DATASET:
`design/flow/config.mk`:
```
export PLATFORM = sky130hd
export DESIGN_NAME = uart
export DESIGN_NICKNAME = uart
export VERILOG_FILES = /design/flow/design.v
export SDC_FILE = /design/flow/constraint.sdc
export NUM_CORES = 4
export LEC_CHECK = 1
export CORE_AREA = 10 10 105 105
export DIE_AREA = 0 0 115 115
```
`design/flow/constraint.sdc`:
```
current_design uart

set clk_period 2.8
set clk_io_pct 0.2

create_clock -name clk0 -period $clk_period [get_ports {clk}]

set non_clock_inputs [all_inputs -no_clocks]
set_input_delay [expr $clk_period * $clk_io_pct] -clock clk0 $non_clock_inputs
set_output_delay [expr $clk_period * $clk_io_pct] -clock clk0 [all_outputs]
```
`design/flow/design.v`:
```
module uart_baud_generator(clk, tick);
input clk;
output[3:0] tick;
reg tick;
reg [9:0] acc= 10'b0;
always @ (posedge clk)
begin
if(acc ==10'b1111_010_001 )
begin
tick <= tick+ 4'b0001;   
acc[9:0] <= 10'b000_000_000;
end
else
acc = acc +9'b000_000_001;
end
endmodule
module uart_rx(clk, UARTn_RXD, UARTn_RTS);
input clk;              
input UARTn_RXD;           
output UARTn_RTS;    
reg [7:0] RBR;   
wire[3:0] tick;              
wire parity_check_bit;
reg flag;
reg data_in_recieved;   
reg data_in;            
reg[2:0] recieved_bit_index;
reg [2:0] next_state=3'b0;
parameter  IDLE=      3'b000,
           start_bit= 3'b001,
           data_bits= 3'b010,
		   parity_bit= 3'b011,
           stop_bit=  3'b100;
always @(posedge clk)
begin
data_in_recieved <= UARTn_RXD;
data_in <=data_in_recieved;
end
uart_baud_generator u1 (.clk(clk), .tick(tick));
always @ (posedge clk)
begin
case(next_state)
IDLE:begin
RBR <= 8'b0;
if(!data_in)
next_state<= start_bit;
else
next_state<= IDLE;
end
start_bit:begin
if(tick == 4'b1000)
if(!data_in)
begin
next_state<=data_bits;
end
else
next_state<=IDLE;
else
begin
next_state<=start_bit;
end
end
data_bits:begin
if(tick == 4'b1000)
if(recieved_bit_index < 4'b1000)
begin
RBR[recieved_bit_index]<=data_in;
recieved_bit_index<= recieved_bit_index+1;
next_state<=data_bits;
end
else
begin
recieved_bit_index<=4'b0;
next_state<=parity_bit;
end
else
begin
next_state<=data_bits;
end
end
parity_bit:begin
if(tick == 4'b1000)
begin
if(data_in==parity_check_bit)
begin
flag=1'b1;
next_state<=stop_bit;
end
else
begin
flag=1'b0;
next_state<=stop_bit;
end
end
else
begin
next_state<=parity_bit;
end
end
stop_bit: begin
if(tick == 4'b1000)
next_state<=IDLE;
else
begin
next_state<=stop_bit;
end
end
endcase
end
assign parity_check_bit= ^RBR;
endmodule
module uart(UARTn_RXD, UARTn_CTS, clk, UARTn_RTS, UARTn_TXD);
input UARTn_RXD;
input clk;
input UARTn_CTS;
output UARTn_RTS;
output UARTn_TXD;
uart_rx rx_inst (.clk(clk), .UARTn_RXD(UARTn_RXD), .UARTn_RTS(UARTn_RTS));
uart_tx tx_inst (.clk(clk), .UARTn_CTS(UARTn_CTS), .UARTn_TXD(UARTn_TXD));
endmodule
module uart_tx(clk, UARTn_CTS, UARTn_TXD);
  input  clk;            
  input UARTn_CTS;     
  output reg UARTn_TXD;  
  reg[7:0] THR=8'b00_10_10_10;         
  wire[3:0] tick;
  wire parity_check_bit;
reg[2:0] transmitted_bit_index= 3'b0;
reg [2:0] next_state=3'b0;
parameter  IDLE      = 3'b000,
           start_bit = 3'b001,
           data_bits = 3'b010,
		   parity_bit= 3'b011,
           stop_bit  = 3'b100;
  uart_baud_generator u1_tx (.clk(clk), .tick(tick));
always @ (posedge clk)
begin
case(next_state)
IDLE:begin
UARTn_TXD <= 1'b1;
if(UARTn_CTS)
next_state<= start_bit;
else
next_state<= IDLE;
end 
start_bit: begin
  if(tick ==4'b1000)
    begin
    UARTn_TXD = 1'b0;
    next_state<= data_bits;
  end
  else
    next_state<= start_bit;
  end
    data_bits:begin
     if(tick==4'b1000)
        if(transmitted_bit_index <= 3'b111)
          begin
        UARTn_TXD = THR[transmitted_bit_index];
        transmitted_bit_index <= transmitted_bit_index +1;
        next_state <= data_bits;
      end
      else
        next_state <= parity_bit;
      else
        next_state <= data_bits;
    end
    parity_bit:begin
    if(tick==4'b1000)
      begin
      UARTn_TXD = parity_check_bit;
      next_state <= stop_bit;
    end
   else
  next_state <= parity_bit;
  end
 stop_bit:begin
   if(tick==4'b1000)
    begin
     UARTn_TXD = 1'b1;
     next_state <= IDLE;
   end
 else
   next_state <= stop_bit;
   end
 endcase
end
  assign parity_check_bit= ^THR;
endmodule
```
`design/flow/run.sh`:
```
#!/bin/bash
# OpenROAD 26Q1-2900-gdf79404cd8, Yosys 0.63+post, stock flow scripts
make -C /OpenROAD-flow-scripts/flow DESIGN_CONFIG=/design/flow/config.mk WORK_HOME=/design/flow/orfs finish
```
==> impl_metrics.env <==
# implementation run metrics
export IMPL_dp_final_hpwl_microns=1080
export IMPL_routabilityCongestion=0.725
export IMPL_cts_buffer_depth=2
export IMPL_fin_area_sq_um=1250
export IMPL_die_h_microns=115
export IMPL_place_area_sq_um=1210
export IMPL_cp_end_kind="register"
export IMPL_fin_crit_ns=1.92
export IMPL_flop_cell="edfxtp_1"
export IMPL_synth_edff_count=11
export IMPL_cp_cell_sequence="inv_1 > ha_1 > nand3b_1 > or2_2 > nor3b_1"
export IMPL_syn2layout_area_growth_pct=17.8
export IMPL_grt_max_degree=12
export IMPL_drive_gt1_share_pct=5.77
export IMPL_nFillCells=981
export IMPL_antenna_found_initial=0
export IMPL_synthCells=100
export IMPL_finalHoldViolations=0
export IMPL_fin_setup_tns_ns=0
export IMPL_arrival_ns=1.83
export IMPL_dr_pass1_iters=3
export IMPL_dieWidth_microns=115
export IMPL_ys_async_sr_fraction_pct=0
export IMPL_htreeDepth=1
export IMPL_postCtsSetupBuffers=0
export IMPL_mostFrequentLayoutCell="edfxtp_1"
export IMPL_leakage_nw=0.465
export IMPL_critical_path_class="reg -> reg"
export IMPL_row_count=34
export IMPL_ys_seq_share_pct=49.9
export IMPL_synth_area_per_cell_sq_um=10.6
export IMPL_cts_resized=0
export IMPL_viasPerCell=3.22
export IMPL_combGateArea_sq_um=484
export IMPL_fp_utilization_pct=12.1
export IMPL_clock_latency_ns=0.25
export IMPL_outcome="complete, no violations"
export IMPL_cp_slowest_stage_delay_ns=0.42
export IMPL_grt_util_all_layers_pct=2.39
export IMPL_yosysChipArea_sq_um=1060
export IMPL_power_density_nw_per_um2=418
export IMPL_ys_cells=100
export IMPL_yosysWarningCount=4
export IMPL_first_global_vias=642
export IMPL_drv_cap=0
export IMPL_portBuffers=2
export IMPL_ys_ff=21
export IMPL_hold_class="reg -> reg"
export IMPL_cts_tree="built"
export IMPL_final_cell_mix="11 x edfxtp_1, 10 x inv_1, 10 x dfxtp_1, 8 x nor2_1, 7 x ha_1"
export IMPL_clk_pin_slew_worst_paths_ns=0.07
export IMPL_ys_types=38
export IMPL_placedCellCount=208
export IMPL_antenna_left=0
export IMPL_cts_hold_buffers=0
export IMPL_worst_pin_slew_ns=0.625
export IMPL_drt_iter0_drc=58
export IMPL_startpoint_type="register"
export IMPL_max_freq_mhz=520
export IMPL_cts_root_buffer="clkbuf_8"
export IMPL_chip_area_sq_um=13200
export IMPL_wirelength_microns=1510
export IMPL_grt_pass1_wl_microns=2730
export IMPL_fin_cells=212
export IMPL_grt_ovfl_total=0
export IMPL_synth_cell_area_sq_um=1060
export IMPL_ir_worst_vdd_v=0.000179
export IMPL_maxSlewViolCount=0
export IMPL_fin_skew_ns=0.00399
export IMPL_setup_viol_count_final=0
export IMPL_wl_per_cell_microns=7.11
export IMPL_maxSlewHeadroom_pct=58.2
export IMPL_clock_sinks=21
export IMPL_num_vias=683
export IMPL_rsz0062_at_grt="false"
export IMPL_worst_path_max_delay_cell="edfxtp_1"
export IMPL_worstPathMaxFanout=5
export IMPL_tool_warnings=29
export IMPL_cts_buffers=3
export IMPL_min_period_over_period_pct=68.7
export IMPL_num_io_pins=5
export IMPL_ff_latch_area_sq_um=531
export IMPL_core_area_sq_um=8760
export IMPL_diodes=0
export IMPL_worst_ep_required_time_ns=2.71
export IMPL_drc=0
flip-flops by register name (all words and copies together), names as in the netlist:
register	cells
tx_inst.next_state	3
tx_inst.transmitted_bit_index	3
tx_inst.u1_tx.tick	4
tx_inst.UARTn_TXD	1
tx_inst.u1_tx.acc	10
metal layers:
metal	GRT usage (%)	share of wire, %	vias to the layer above
li1	-	-	365
met1	3.07	51	309
met2	3.72	40	7
met3	1.21	7.6	2
met4	0.165	0.80	0
met5	0	0	-
cell type report:
type / count / share of cell area, %
Sequential cell: 21 / 42.4
Multi-Input combinational cell: 67 / 38.7
Tap cell: 108 / 10.8
Clock buffer: 4 / 3.60
Inverter: 10 / 3.00
Timing Repair Buffer: 2 / 1.60
synthesized netlist by cell type, types with 2 or more instances:
cell type	n	share of area [%]
nor2_1	8	2.8
o21ai_0	4	1.9
nand2b_1	2	1.2
xnor2_1	3	2.5
o22ai_1	2	1.2
xor2_1	5	4.1
edfxtp_1	11	31
inv_1	10	3.5
nand2_1	3	1.1
ha_1	7	8.2
a21oi_1	2	0.94
a41oi_1	2	1.6
dfxtp_1	10	19
nand4b_1	2	1.6
nand3_1	5	2.4
nor2b_1	2	1.2
metrics by stage:
stage | util, % | worst slack, ns | power [W] | hold WS, ns
floorplan | - | 1.07 | 0.000336 | 0.439
global placement | 13.8 | 0.895 | 0.000339 | 0.460
detailed placement | 13.8 | 0.869 | 0.000339 | 0.471
CTS | 14.3 | 0.861 | 0.000535 | 0.485
global route | 14.3 | 0.719 | 0.000549 | 0.523
finish | 14.3 | 0.876 | 0.000524 | 0.478
critical path: cells and delay by family, from the launching register on:
kind	cells	cell delay, ns
and+or+nand+nor	3	0.91
buffers and inverters	1	0.09
DFF	1	0.42
adders and majority gates	1	0.17
logic make-up after synthesis:
family | count (synthesis) | share of synthesized area [%]
other | 1 | 0.353
flip-flops | 21 | 49.9
AND/OR/NAND/NOR | 35 | 20.2
buffers and inverters | 12 | 4.59
adder cells (fa/ha/maj) | 7 | 8.23
XOR/XNOR | 8 | 6.59
AND-OR/OR-AND | 16 | 10.1
worst paths after layout:
kind,slack [ns],depth (start not counted),start,endpoint
setup / recovery,0.88,5,tx_inst.u1_tx.tick[0]$_DFFE_PN_,tx_inst.transmitted_bit_index[0]$_DFFE_PP_
setup reg to reg,0.88,5,tx_inst.u1_tx.tick[0]$_DFFE_PN_,tx_inst.transmitted_bit_index[0]$_DFFE_PP_
hold / removal,0.48,1,tx_inst.u1_tx.acc[9]$_SDFF_PN0_,tx_inst.u1_tx.acc[9]$_SDFF_PN0_
hold reg to reg,0.48,1,tx_inst.u1_tx.acc[9]$_SDFF_PN0_,tx_inst.u1_tx.acc[9]$_SDFF_PN0_
power breakdown:
group	internal [W]	switching (W)	total, W
logic	0.00000505	0.00000215	0.00000719
clock network	0.000101	0.0000907	0.000192
registers	0.000323	0.00000197	0.000325
No activity file was given, so power comes from the tool's default toggle rates.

PROBLEM DESCRIPTION:
The lines to copy are those in the listing that contain the word "placement".

EXERCISE ANSWER:
global placement | 13.8 | 0.895 | 0.000339 | 0.460
detailed placement | 13.8 | 0.869 | 0.000339 | 0.471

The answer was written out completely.